Patricia volvió a callar, la luz del amanecer se filtraba a través de las ventanas sin tapar. Se percibían los sonidos nocturnos: el autobús que se detenía frente a la puerta de Hantverkargatan, las eternas sirenas de las ambulancias, el viento otoñal susurrando frío y lluvia.

– Solían hacer el amor en el cementerio -murmuró-. A Joachim le excitaba, pero a Jossie le repugnaba. Trepaban por la parte trasera, ahí la valla no es muy alta. A mí me parecía horrible, imagínate, entre las tumbas…

Annika no dijo nada, permanecieron sentadas en silencio un buen rato. Comenzó a llover, primero unas gotas dispersas, luego con más intensidad.

– Sé lo que piensas -dijo Patricia.

– ¿Qué? -preguntó Annika con un hilo de voz.

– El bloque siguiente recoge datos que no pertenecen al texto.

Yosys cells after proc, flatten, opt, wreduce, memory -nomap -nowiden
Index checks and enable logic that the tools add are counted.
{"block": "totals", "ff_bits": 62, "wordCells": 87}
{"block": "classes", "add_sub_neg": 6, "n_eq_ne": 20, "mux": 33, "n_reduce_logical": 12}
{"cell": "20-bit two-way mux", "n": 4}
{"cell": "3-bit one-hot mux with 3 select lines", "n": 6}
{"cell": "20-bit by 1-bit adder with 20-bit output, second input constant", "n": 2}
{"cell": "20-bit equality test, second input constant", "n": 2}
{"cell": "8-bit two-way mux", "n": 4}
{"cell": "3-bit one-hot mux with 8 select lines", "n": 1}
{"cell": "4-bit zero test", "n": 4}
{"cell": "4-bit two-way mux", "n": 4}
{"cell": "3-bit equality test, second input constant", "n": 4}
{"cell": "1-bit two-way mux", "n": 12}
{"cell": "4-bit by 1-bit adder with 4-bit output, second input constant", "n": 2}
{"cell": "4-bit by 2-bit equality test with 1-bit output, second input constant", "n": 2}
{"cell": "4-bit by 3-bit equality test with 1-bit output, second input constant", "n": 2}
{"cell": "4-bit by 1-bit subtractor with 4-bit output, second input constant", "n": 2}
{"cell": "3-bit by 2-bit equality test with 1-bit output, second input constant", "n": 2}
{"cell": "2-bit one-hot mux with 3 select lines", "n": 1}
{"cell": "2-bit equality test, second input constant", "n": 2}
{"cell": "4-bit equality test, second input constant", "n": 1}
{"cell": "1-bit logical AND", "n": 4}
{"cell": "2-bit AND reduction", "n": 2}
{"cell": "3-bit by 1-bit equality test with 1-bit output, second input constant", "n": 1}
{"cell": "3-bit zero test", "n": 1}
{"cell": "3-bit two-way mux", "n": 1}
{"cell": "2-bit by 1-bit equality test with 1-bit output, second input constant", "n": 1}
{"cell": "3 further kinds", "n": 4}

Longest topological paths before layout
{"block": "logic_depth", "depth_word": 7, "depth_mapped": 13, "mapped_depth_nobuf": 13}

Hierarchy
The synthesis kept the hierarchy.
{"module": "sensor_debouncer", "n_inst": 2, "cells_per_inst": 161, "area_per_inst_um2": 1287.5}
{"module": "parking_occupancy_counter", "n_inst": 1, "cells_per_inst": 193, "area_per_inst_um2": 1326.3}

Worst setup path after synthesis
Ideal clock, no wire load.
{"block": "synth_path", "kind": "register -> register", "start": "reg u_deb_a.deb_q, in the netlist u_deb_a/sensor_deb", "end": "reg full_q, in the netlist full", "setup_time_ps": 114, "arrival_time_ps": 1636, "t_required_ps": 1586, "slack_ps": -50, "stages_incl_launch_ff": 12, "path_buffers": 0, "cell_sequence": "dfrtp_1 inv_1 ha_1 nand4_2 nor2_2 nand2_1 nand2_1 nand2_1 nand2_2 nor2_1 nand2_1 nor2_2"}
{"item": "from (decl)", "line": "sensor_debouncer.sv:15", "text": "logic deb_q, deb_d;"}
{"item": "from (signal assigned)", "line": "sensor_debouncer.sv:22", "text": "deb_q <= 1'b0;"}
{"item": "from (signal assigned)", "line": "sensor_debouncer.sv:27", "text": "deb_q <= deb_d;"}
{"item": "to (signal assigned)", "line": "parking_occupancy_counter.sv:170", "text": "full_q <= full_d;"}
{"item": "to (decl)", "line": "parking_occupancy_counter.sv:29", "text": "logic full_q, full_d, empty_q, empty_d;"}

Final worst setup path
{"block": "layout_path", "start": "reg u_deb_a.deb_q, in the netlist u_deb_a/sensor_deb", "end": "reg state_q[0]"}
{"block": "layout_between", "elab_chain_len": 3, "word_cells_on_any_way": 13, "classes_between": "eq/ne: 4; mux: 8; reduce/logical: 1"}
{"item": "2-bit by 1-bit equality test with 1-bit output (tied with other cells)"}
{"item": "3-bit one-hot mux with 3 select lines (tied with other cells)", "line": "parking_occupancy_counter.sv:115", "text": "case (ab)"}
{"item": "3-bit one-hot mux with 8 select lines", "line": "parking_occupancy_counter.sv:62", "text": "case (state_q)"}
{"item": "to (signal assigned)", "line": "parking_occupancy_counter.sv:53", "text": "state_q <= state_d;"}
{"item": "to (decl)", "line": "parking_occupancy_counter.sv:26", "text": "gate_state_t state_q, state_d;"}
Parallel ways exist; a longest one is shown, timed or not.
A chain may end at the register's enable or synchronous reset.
## src/rtl/palette_loader.sv

```systemverilog
// Streams an R,G,B byte file from the download channel into the 64-entry palette RAM.
// Optional: define PAL_LOADER_CKSUM_EN to build the 16-bit additive checksum of accepted bytes.
module palette_loader #(
    parameter int ENTRIES     = 64,
    parameter int EXT_ENTRIES = 512
) (
    input  logic        clk,
    input  logic        reset,
    input  logic        dl_active,
    input  logic        dl_wr,
    input  logic [15:0] dl_addr,
    input  logic [7:0]  dl_data,
    output logic        dl_wait,
    input  logic        load_ok,
    output logic        load_color,
    output logic [5:0]  load_color_index,
    output logic [23:0] load_color_data,
    output logic        busy,
    output logic        pal_valid,
    output logic        pal_error,
    output logic [15:0] cksum
);
    localparam int CW = $clog2(EXT_ENTRIES * 3 + 1);
    localparam int EW = $clog2(EXT_ENTRIES + 1);
    localparam logic [CW-1:0] SHORT_LEN = CW'(ENTRIES * 3);
    localparam logic [CW-1:0] LONG_LEN  = CW'(EXT_ENTRIES * 3);

    typedef enum logic [1:0] {IDLE, LOAD, FLUSH, DONE} state_e;

    state_e        state_q, state_d;
    logic          act_q;
    logic          hold_q, hold_d;
    logic [CW-1:0] cnt_q, cnt_d;
    logic [1:0]    comp_q, comp_d;
    logic [EW-1:0] ent_q, ent_d;
    logic [7:0]    r_q, r_d, g_q, g_d;
    logic          err_q, err_d;
    logic          pend_q, pend_d;
    logic [5:0]    pidx_q, pidx_d;
    logic [23:0]   pdata_q, pdata_d;
    logic          wr_q, wr_d;
    logic [5:0]    idx_q, idx_d;
    logic [23:0]   data_q, data_d;
    logic          valid_q, valid_d, perr_q, perr_d;
    logic          rise, start, accept, complete;
    logic [5:0]    cidx;
    logic [23:0]   cdata;

    assign rise = dl_active & ~act_q;

    always_comb begin
        state_d  = state_q;
        hold_d   = hold_q;
        cnt_d    = cnt_q;
        comp_d   = comp_q;
        ent_d    = ent_q;
        r_d      = r_q;
        g_d      = g_q;
        err_d    = err_q;
        pend_d   = pend_q;
        pidx_d   = pidx_q;
        pdata_d  = pdata_q;
        wr_d     = 1'b0;
        idx_d    = idx_q;
        data_d   = data_q;
        valid_d  = valid_q;
        perr_d   = perr_q;
        start    = 1'b0;
        accept   = 1'b0;
        complete = 1'b0;
        cidx     = ent_q[5:0];
        cdata    = {r_q, g_q, dl_data};

        case (state_q)
            IDLE:  if (rise) start = 1'b1;
            LOAD:  if (!dl_active) state_d = FLUSH;
            FLUSH: begin
                // A new download arriving now waits until the last write has drained.
                if (rise) hold_d = 1'b1;
                if (!pend_q) begin
                    state_d = DONE;
                    valid_d = !err_q && (cnt_q == SHORT_LEN || cnt_q == LONG_LEN);
                    perr_d  = !valid_d;
                end
            end
            DONE:  if (rise || hold_q) start = 1'b1;
            default: state_d = IDLE;
        endcase

        if (start) begin
            state_d = LOAD;
            hold_d  = 1'b0;
            cnt_d   = '0;
            comp_d  = '0;
            ent_d   = '0;
            err_d   = 1'b0;
            valid_d = 1'b0;
            perr_d  = 1'b0;
        end

        if (state_q == LOAD && dl_wr) begin
            if (pend_q || dl_addr != 16'(cnt_q) || cnt_q == LONG_LEN)
                err_d = 1'b1;
            else
                accept = 1'b1;
        end

        if (accept) begin
            cnt_d = cnt_q + CW'(1);
            case (comp_q)
                2'd0: begin r_d = dl_data; comp_d = 2'd1; end
                2'd1: begin g_d = dl_data; comp_d = 2'd2; end
                default: begin
                    comp_d   = 2'd0;
                    ent_d    = ent_q + EW'(1);
                    complete = (ent_q < EW'(ENTRIES));
                end
            endcase
        end

        // A freshly completed entry bypasses the pending slot when the RAM is free.
        if (complete) begin
            if (load_ok) begin
                wr_d   = 1'b1;
                idx_d  = cidx;
                data_d = cdata;
            end else begin
                pend_d  = 1'b1;
                pidx_d  = cidx;
                pdata_d = cdata;
            end
        end else if (pend_q && load_ok) begin
            wr_d   = 1'b1;
            idx_d  = pidx_q;
            data_d = pdata_q;
            pend_d = 1'b0;
        end
    end

    always_ff @(posedge clk) begin
        if (reset) begin
            state_q <= IDLE;
            act_q   <= 1'b0;
            hold_q  <= 1'b0;
            cnt_q   <= '0;
            comp_q  <= '0;
            ent_q   <= '0;
            r_q     <= '0;
            g_q     <= '0;
            err_q   <= 1'b0;
            pend_q  <= 1'b0;
            pidx_q  <= '0;
            pdata_q <= '0;
            wr_q    <= 1'b0;
            idx_q   <= '0;
            data_q  <= '0;
            valid_q <= 1'b0;
            perr_q  <= 1'b0;
        end else begin
            state_q <= state_d;
            act_q   <= dl_active;
            hold_q  <= hold_d;
            cnt_q   <= cnt_d;
            comp_q  <= comp_d;
            ent_q   <= ent_d;
            r_q     <= r_d;
            g_q     <= g_d;
            err_q   <= err_d;
            pend_q  <= pend_d;
            pidx_q  <= pidx_d;
            pdata_q <= pdata_d;
            wr_q    <= wr_d;
            idx_q   <= idx_d;
            data_q  <= data_d;
            valid_q <= valid_d;
            perr_q  <= perr_d;
        end
    end

`ifdef PAL_LOADER_CKSUM_EN
    logic [15:0] ck_q;
    always_ff @(posedge clk) begin
        if (reset || start) ck_q <= '0;
        else if (accept)    ck_q <= ck_q + 16'(dl_data);
    end
    assign cksum = ck_q;
`else
    assign cksum = '0;
`endif

    assign dl_wait          = pend_q;
    assign load_color       = wr_q;
    assign load_color_index = idx_q;
    assign load_color_data  = data_q;
    assign busy             = (state_q == LOAD) || (state_q == FLUSH);
    assign pal_valid        = valid_q;
    assign pal_error        = perr_q;
endmodule

```

## config.mk

```make
export PLATFORM = sky130hd
export DESIGN_NAME = palette_loader
export DESIGN_NICKNAME = d
export VERILOG_FILES = /design/src/rtl/palette_loader.sv
export SDC_FILE = /design/constraint.sdc
export NUM_CORES = 1
export LEC_CHECK = 0
export CAP_MARGIN = 10
export CORE_ASPECT_RATIO = 0.7
export CORE_MARGIN = 5
export CORE_UTILIZATION = 31
export CTS_CLUSTER_DIAMETER = 100
export DETAILED_ROUTE_END_ITERATION = 8
export HOLD_SLACK_MARGIN = 0.03
export SLEW_MARGIN = 20
export SYNTH_ARGS = -nofsm -noshare
export SYNTH_HDL_FRONTEND = slang
export SYNTH_SLANG_ARGS = --single-unit
```

## constraint.sdc

```tcl
create_clock -name clk -period 6.37 [get_ports clk]
set_input_delay 1.274 -clock clk [delete_from_list [all_inputs] [get_ports clk]]
set_output_delay 1.274 -clock clk [all_outputs]
set_load 0.1 [all_outputs]
```

==> out/qor.txt, run 1 <==
Rows -> 42
Post-Place Cells -> 989
Worst Path Max Fanout -> 91
Synth async-reset ratio -> 0%
Post-Place Setup Slack -> 2.26 ns
Max transition margin -> 29.6%
Worst Setup End Kind -> flip-flop
Arr. time, crit path -> 4.05 ns
Layout Nets -> 794
Filler cells -> 1987
Leak -> 1.96 nW
Post-Synthesis Cells -> 761
vias in the first global route -> 5124
Pre-antenna DRT Iters -> 4
maximum root-to-sink buffer count -> 2
Via Count -> 5655
Reg clk slew, reported paths -> 0.07 ns
max cap viols -> 0
CTS H-Tree Depth -> 3
clock root cell -> clkbuf_16
Synth top area share -> 36.2%
Multi-input gate area -> 3340 sq um
post-cts sizing count -> 0
Setup CP Type -> input pin to flip-flop
outcome -> completed
core box area -> 18900 sq um
Final Hold Viols -> 0
Area Growth Syn to Fin -> 15.0%
final instance count without filler cells -> 1005
dominant cells by area after synthesis -> dfxtp_1 36%, o31ai_1 7.2%, nand2_1 7.1%
startpoint types -> input pin
first-pass GRT wire length -> 28600 um
Worst Max-Slew Pin Slew -> 1.06 ns
routed wire length -> 17500 um
WL/cell -> 17.5 um
Num CTS Buffers -> 9
io pins -> 80
effective utilization at floorplan -> 31.5%
syn_area_per_cell -> 7.84 sq um
Finished Cell Area -> 6860 sq um
max-slew violation count -> 0
DP HPWL -> 10800 um
final worst path period need -> 3.77 ns
Synth area leader -> dfxtp_1
GR Util All Layers -> 15.4%
RSZ-0062 raised after global routing -> no
total power after layout -> 1.48 mW
most common cell in the netlist -> nand2_1
placed cell area -> 6580 sq um
IO buf count -> 63
initial antenna violation count -> 0
Post-synth top cells -> 113 x nand2_1, 108 x dfxtp_1, 67 x clkbuf_1
Via-to-Cell Ratio -> 5.63
Die Y -> 126 um
share of cells above drive strength 1 -> 5.77%
clock sink count -> 108
Setup Skew -> 0.0118 ns
CTS tree -> built
GRT overflow -> 0
GPL Wtd Cong -> 0.802
HP Class -> flip-flop to flip-flop
Post-Synthesis Cell Area -> 5960 sq um
die area -> 22200 sq um
Syn. warnings -> 0
register area -> 2160 sq um
clk_lat worst skew -> 0.36 ns
setup bufs post-CTS -> 0
Finish-stage setup viols -> 0
number of synthesized flops with an enable pin -> 0
Final WS setup -> 2.60 ns
ANT nets after route -> 0
Synth cell types -> 51
Seq/Total Area, Yosys -> 36.2%
n_diodes -> 0
Setup TNS -> 0 ns
#FFs+latches synth -> 108
pin count of the biggest net entering global routing -> 132
power density cells -> 216 nW/um^2
DR iter-0 viols -> 484
die width -> 176 um
maximum vdd drop -> 0.209 mV
Max Fclk -> 265 MHz
fin crit share -> 59.1%
hold-fix buffers at CTS -> 0
DRC Markers -> 0
Worst EP required -> 6.65 ns
top_reg_cell synth -> dfxtp_1
==> kinds of logic after synthesis <==
group / after synthesis / synth area share (%)
buf+inv: 113 / 8.75
compound gates: 245 / 27.7
other cells: 1 / 0.0629
simple gates: 272 / 23.5
fa+ha+maj: 7 / 1.47
flops: 108 / 36.2
xor+xnor: 15 / 2.33
==> cell type report <==
type                            count  area share [%]
Tap cell                          242            4.42
Timing Repair Buffer               76            10.8
Inverter                            8           0.438
Clock inverter                      7           0.821
Multi-Input combinational cell    555            48.8
Clock buffer                        9            3.28
Sequential cell                   108            31.5
==> state kept, by name, summed over array words and instances, names as in the netlist <==
register	flops
load_color_data	24
pdata_q	24
cnt_q	11
ent_q	10
g_q	8
r_q	8
load_color_index	6
pidx_q	6
comp_q	2
state_q	2
act_q	1
dl_wait	1
err_q	1
hold_q	1
load_color	1
pal_error	1
pal_valid	1
==> src/rtl/watch_pkg.sv <==
// Shared widths and field limits for the watch timekeeping datapath.
package watch_pkg;

   localparam int HOUR_W = 5;
   localparam int MIN_W  = 6;
   localparam int SEC_W  = 6;
   localparam int MSEC_W = 7;

   localparam logic [HOUR_W-1:0] HOUR_MAX = 5'd23;
   localparam logic [MIN_W-1:0]  MIN_MAX  = 6'd59;
   localparam logic [SEC_W-1:0]  SEC_MAX  = 6'd59;

endpackage
### src/rtl/pulse_stretcher_if.sv
// Trigger/level bundle for pulse_stretcher: tick/len/retrig in, stretched level and event ticks out.
interface pulse_stretcher_if #(parameter int W = 16);
   logic         tick;
   logic [W-1:0] len;
   logic         retrig;
   logic         level;
   logic         done_tick;
   logic         miss_tick;

   modport master (output tick, len, retrig, input level, done_tick, miss_tick);
   modport slave  (input tick, len, retrig, output level, done_tick, miss_tick);
endinterface

### src/rtl/pulse_stretcher.sv
// Stretches accepted single-cycle ticks into a len-cycle high level, with optional
// retrigger and a fixed GAP-cycle low hold after every pulse.
module pulse_stretcher #(
   parameter int W   = 16,
   parameter int GAP = 0
) (
   input  logic clk,
   input  logic reset,
   pulse_stretcher_if.slave bus
);

   typedef enum logic [1:0] {IDLE = 2'd0, STRETCH = 2'd1, HOLD = 2'd2} state_t;

   localparam logic [W-1:0] GAP_M1 = (GAP > 0) ? W'(GAP - 1) : '0;

   state_t       state;
   logic [W-1:0] cnt;
   logic         level_q;
   logic         len_nz;
   logic         take_idle;
   logic         take_retrig;

   assign len_nz      = |bus.len;
   assign take_idle   = (state == IDLE) && bus.tick && len_nz;
   assign take_retrig = (state == STRETCH) && bus.tick && bus.retrig && len_nz;

   // Event ticks are gated by reset so they drop at once, even with tick held high.
   assign bus.done_tick = !reset && (state == STRETCH) && (cnt == '0) && !take_retrig;
   assign bus.miss_tick = !reset && bus.tick && !take_idle && !take_retrig;
   assign bus.level     = level_q;

   always_ff @(posedge clk or posedge reset) begin
      if (reset) begin
         state   <= IDLE;
         cnt     <= '0;
         level_q <= 1'b0;
      end else begin
         case (state)
            IDLE: begin
               if (take_idle) begin
                  state   <= STRETCH;
                  cnt     <= bus.len - W'(1);
                  level_q <= 1'b1;
               end
            end
            STRETCH: begin
               // Retrigger wins over expiry on the cnt==0 cycle.
               if (take_retrig) begin
                  cnt <= bus.len - W'(1);
               end else if (cnt == '0) begin
                  level_q <= 1'b0;
                  if (GAP > 0) begin
                     state <= HOLD;
                     cnt   <= GAP_M1;
                  end else begin
                     state <= IDLE;
                  end
               end else begin
                  cnt <= cnt - W'(1);
               end
            end
            HOLD: begin
               if (cnt == '0) state <= IDLE;
               else           cnt   <= cnt - W'(1);
            end
            default: begin
               state   <= IDLE;
               cnt     <= '0;
               level_q <= 1'b0;
            end
         endcase
      end
   end

endmodule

– ¿Te preguntas por qué siguió con él? ¿Por qué no lo dejó?

Annika suspiró pesadamente.

– Me parece que lo sé -repuso-. Primero ella estaba enamorada y él era bueno, después Joachim comenzó con pequeñas exigencias, bobadas amorosas que a Josefin le parecieron una monada. Él opinaba sobre a quién podía ver y a quién no, sobre lo que hacía, en cómo debía hablar. Al principio todo fue bien, hasta que la burbuja en la que vivían reventó y Josefin deseó volver de nuevo al mundo. Estudiar, ir al cine, hablar por teléfono con sus amigos. Entonces Joachim se enfadó, le pidió que dejara de hacer aquello y se ocupara sólo de él, y cuando no obedecía él la pegaba. Luego se arrepentía, lloraba y decía que la quería.

Patricia asintió sorprendida.

– ¿Cómo sabes todo eso?

Annika sonrió entristecida.

– Hay manuales sobre los malos tratos a las mujeres -contestó-. Los periódicos vespertinos escriben series de artículos sobre la violencia doméstica. Estos abusos suelen seguir el mismo patrón, seguramente con Josefin no era distinto. Todo el tiempo pensaba que sería mejor si ella cambiaba y era tal y como él quería. Posiblemente algunos días fueron buenos. Entonces Josefin creía que iban por buen camino. Pero la necesidad que Joachim tenía de controlarla era cada vez mayor, seguramente sus celos fueron también cada vez más intensos. La criticaba continuamente, incluso delante de otras personas, y socavaba su confianza en sí misma.

Patricia asintió.

– Fue como un lento lavado cerebral -apuntó-. Él hacía que Jossie se sintiera insegura, decía que ella nunca acabaría sus estudios, que era una puta asquerosa y gorda y solo él podría amarla. Jossie lloraba cada vez más, al final casi siempre sollozaba. No se atrevía a dejarle, Joachim le había jurado que la mataría si lo intentaba.

– ¿La violó? -preguntó Annika-. La violencia sexual suele ser muy frecuente. Algunos hombres se excitan cuando la mujer está aterrorizada… ¿Qué pasa?

Patricia se puso las manos en los oídos, cerró los ojos con fuerza y apretó los dientes. Comenzó a llorar desconsoladamente.

– Pero Patricia, ¿qué pasa?

Annika abrazó a la joven y la acunó. Las lágrimas caían como la lluvia en el exterior, manaban como a presión, y temblaba descontro-ladamente.

– Esto era lo peor -murmuró Patricia cuando le sobrevino el agotamiento-. Lo peor era cuando él la violaba. Ella chillaba de una manera horrible.

Diecinueve años, seis meses y trece días

Lo veo venir a través de la niebla del recuerdo, el patrón se repite, comienza la rutina. El se acalora hasta llegar a su rabia habitual, comienza dando vueltas y pisotones y diciendo palabrotas, luego me empuja y grita. Me llegan las señales de siempre, el campo de visión se acorta, los hombros encogidos, los codos apretados contra el cuerpo y las manos levantadas cubriendo la cabeza. El enfoque desaparece, brota el sonido, surge la paralización. Una esquina en la que dejarse caer, un ruego silencioso de piedad.

Su voz resuena en mi cabeza, y no puedo oír la mía. La canción del terror retumba en mi interior, el miedo sin nombre, el pánico sin articular. Quizá intento gritar, no lo sé, sus alaridos suben y bajan, me desplazan, el calor se expande, aparece lo rojo. No, no siento ningún dolor. La presión es roja y cálida. La canción acaba con el peor golpe, luego regresa medio tono más alta. Pánico, pánico, terror y amor. ¡No me hagas daño! ¡Oh, por favor, quiéreme mucho!